Ah. C'est vrai. Peut-être avait-il oublié cela, mais s'il y a bien quelque chose qui amusait particulièrement Lucien, c'était de le mettre en colère. Il savait sur quelle blessure appuyer ou sur quelle corde frapper. Il les connaissaient. Sans doute bien mieux qu'ils ne voudraient bien s'accorder à le dire.
S'approchant alors de Maximilien, Lucien s'arrête seulement de façon à se tenir devant lui, se penchant légèrement en avant tandis que sa main vient agripper son épaule avec force.
- Tu diras ceci à ton maître qui t'envoie : Si tu veux me demander quelque chose, tu sais ce que tu dois faire.
Néanmoins, s'attendant à un tel comportement de sa part, le conseiller du Duc n'était pas venu les mains vides, bien au contraire. Dans chacune des poches de son manteau, d'épaisses bourses en cuir furent allègrement jetées sur le lit défait.
- Qu'est-ce donc ? s'intrigue Lucien en souriant amusé.
- Une avance. Pour que tu écoutes ce que j'ai à te dire. Tu auras le reste après.
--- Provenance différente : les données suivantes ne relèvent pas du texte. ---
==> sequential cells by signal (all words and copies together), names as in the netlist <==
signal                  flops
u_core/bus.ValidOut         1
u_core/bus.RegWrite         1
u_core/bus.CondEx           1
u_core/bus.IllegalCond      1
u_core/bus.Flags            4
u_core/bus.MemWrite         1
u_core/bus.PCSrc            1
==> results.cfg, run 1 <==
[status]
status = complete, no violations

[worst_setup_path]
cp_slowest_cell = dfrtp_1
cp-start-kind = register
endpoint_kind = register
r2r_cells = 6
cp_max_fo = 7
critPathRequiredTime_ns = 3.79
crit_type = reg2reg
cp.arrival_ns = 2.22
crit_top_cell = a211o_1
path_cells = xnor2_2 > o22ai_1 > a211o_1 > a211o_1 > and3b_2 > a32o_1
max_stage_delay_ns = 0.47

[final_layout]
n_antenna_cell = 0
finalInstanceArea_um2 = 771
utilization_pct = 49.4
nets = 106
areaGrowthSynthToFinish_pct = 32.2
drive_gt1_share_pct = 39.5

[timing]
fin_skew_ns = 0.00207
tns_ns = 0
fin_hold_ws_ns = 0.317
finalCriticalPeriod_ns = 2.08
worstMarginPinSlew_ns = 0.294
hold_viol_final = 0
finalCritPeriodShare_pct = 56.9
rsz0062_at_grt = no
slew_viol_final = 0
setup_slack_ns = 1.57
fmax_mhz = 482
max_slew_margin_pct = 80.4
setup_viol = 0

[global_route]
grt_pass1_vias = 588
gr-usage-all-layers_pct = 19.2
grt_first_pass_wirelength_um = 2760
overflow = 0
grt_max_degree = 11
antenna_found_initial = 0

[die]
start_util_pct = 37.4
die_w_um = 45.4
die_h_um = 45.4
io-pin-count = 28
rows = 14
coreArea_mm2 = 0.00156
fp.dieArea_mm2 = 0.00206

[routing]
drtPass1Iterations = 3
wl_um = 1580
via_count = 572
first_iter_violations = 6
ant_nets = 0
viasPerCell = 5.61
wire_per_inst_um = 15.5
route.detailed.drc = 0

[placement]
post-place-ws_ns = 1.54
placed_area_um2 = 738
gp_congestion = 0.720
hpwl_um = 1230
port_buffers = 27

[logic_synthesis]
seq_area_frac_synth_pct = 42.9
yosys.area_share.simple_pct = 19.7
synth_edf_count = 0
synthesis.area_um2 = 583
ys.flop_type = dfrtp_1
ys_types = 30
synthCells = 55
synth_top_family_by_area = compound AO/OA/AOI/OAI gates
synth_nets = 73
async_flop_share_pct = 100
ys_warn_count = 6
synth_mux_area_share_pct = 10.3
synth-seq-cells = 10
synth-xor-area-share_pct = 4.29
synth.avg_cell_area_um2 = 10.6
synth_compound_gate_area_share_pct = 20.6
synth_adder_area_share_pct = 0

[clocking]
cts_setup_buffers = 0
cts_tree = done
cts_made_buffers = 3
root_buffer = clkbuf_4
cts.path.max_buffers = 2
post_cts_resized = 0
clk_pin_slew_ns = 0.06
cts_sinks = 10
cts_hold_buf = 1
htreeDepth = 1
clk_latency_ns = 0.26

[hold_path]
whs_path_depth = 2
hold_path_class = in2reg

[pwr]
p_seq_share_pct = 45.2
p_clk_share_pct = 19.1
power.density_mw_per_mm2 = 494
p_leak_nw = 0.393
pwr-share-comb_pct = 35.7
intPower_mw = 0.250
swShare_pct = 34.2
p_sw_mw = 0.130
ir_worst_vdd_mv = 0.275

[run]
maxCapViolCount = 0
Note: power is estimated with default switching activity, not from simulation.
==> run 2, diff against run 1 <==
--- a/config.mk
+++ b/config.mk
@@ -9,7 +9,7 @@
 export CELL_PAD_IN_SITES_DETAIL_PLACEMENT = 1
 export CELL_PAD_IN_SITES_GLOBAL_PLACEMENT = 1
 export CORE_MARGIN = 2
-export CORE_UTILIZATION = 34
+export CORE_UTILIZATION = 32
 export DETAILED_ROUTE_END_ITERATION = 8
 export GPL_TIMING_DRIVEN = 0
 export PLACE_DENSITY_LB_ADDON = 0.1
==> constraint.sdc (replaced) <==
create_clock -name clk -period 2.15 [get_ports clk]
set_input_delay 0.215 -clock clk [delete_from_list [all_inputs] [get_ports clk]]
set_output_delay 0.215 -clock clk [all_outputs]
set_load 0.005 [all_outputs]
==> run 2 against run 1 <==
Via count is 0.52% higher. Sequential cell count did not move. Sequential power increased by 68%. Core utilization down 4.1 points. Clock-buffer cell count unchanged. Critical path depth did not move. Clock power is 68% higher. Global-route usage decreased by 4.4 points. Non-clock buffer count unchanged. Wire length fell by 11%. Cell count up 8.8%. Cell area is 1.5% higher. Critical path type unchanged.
===== config.mk =====
export PLATFORM = sky130hd
export DESIGN_NAME = uart_rx_fifo
export DESIGN_NICKNAME = d
export VERILOG_FILES = /design/src/rtl/uart_rx_fifo.sv
export SDC_FILE = /design/constraint.sdc
export NUM_CORES = 1
export LEC_CHECK = 0
export CAP_MARGIN = 20
export CORE_MARGIN = 10
export CORE_UTILIZATION = 48
export DETAILED_ROUTE_END_ITERATION = 10
export DONT_BUFFER_PORTS = 1
export PLACE_DENSITY = 0.6
export SLEW_MARGIN = 0
export SYNTH_ARGS = -nofsm -noshare
export SYNTH_HDL_FRONTEND = slang
export SYNTH_SLANG_ARGS = --single-unit

===== constraint.sdc =====
create_clock -name clock_i -period 5.6 [get_ports clock_i]
set_input_delay 1.68 -clock clock_i [delete_from_list [all_inputs] [get_ports clock_i]]
set_output_delay 1.68 -clock clock_i [all_outputs]
set_load 0.05 [all_outputs]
- Là tu m'intrigues, mais Max...Tout à fait entre nous ? Tu n'as jamais été bon dans le rôle du messager. Mais par égard pour toi, je veux bien rester ici jusqu'à minuit et j'espère recevoir une agréable visite !
- Donc tu ne vas même pas me prêter une oreille ? s'insurge Maximilien
- Cela fait peut-être cinq ans, mais je ne suis pas un idiot né de la dernière pluie. Si, après tout ce temps Jonah me cherche, c'est qu'il a une faveur suffisamment importante à me demander. Et si tel est le cas, j'aimerais l'entendre de la bouche du principal intéressé. Ne sois pas vexé Maximignon, car bien que tu sois tout à fait appétissant dans ton costume, j'ai toujours eu une préférence pour les Ducs rebelles. Va donc me le chercher, tu seras choux.
Il n'y avait rien de plus révoltant que d'être ainsi traité et mis de côté, mais Maximilien n'en montra presque rien si ce n'est quelque écart commit ici et là. Ô qu'il en rêvait de ce doux moment où il viendrait à réussir ne serait-ce qu'à lui mettre un coup, mais il est fort à parier que Lucien réussirait à l'éviter. Car Lucien a toujours réussi à tout éviter.
Même la colère de Jonah, et ce, du moins jusqu'à ce jour.
- Je te méprise sincèrement Lucien, souffle Maximilien en quittant la pièce
- Je sais, mais j'en connais un autre qui, durant un temps, a eu un avis tout à fait contraire et s'il me demande aujourd'hui c'est qu'il a une sacrée bonne raison de revenir vers moi et je veux savoir ce que c'est. Peut-être m'amuserais-je assez ?
Ou peut-être serait-ce lui qui s'en amuserait, qui sait ? L'avenir, dit-on mon ami, est une chose bien volatile et imprévisible à ce qu'il paraîtrait.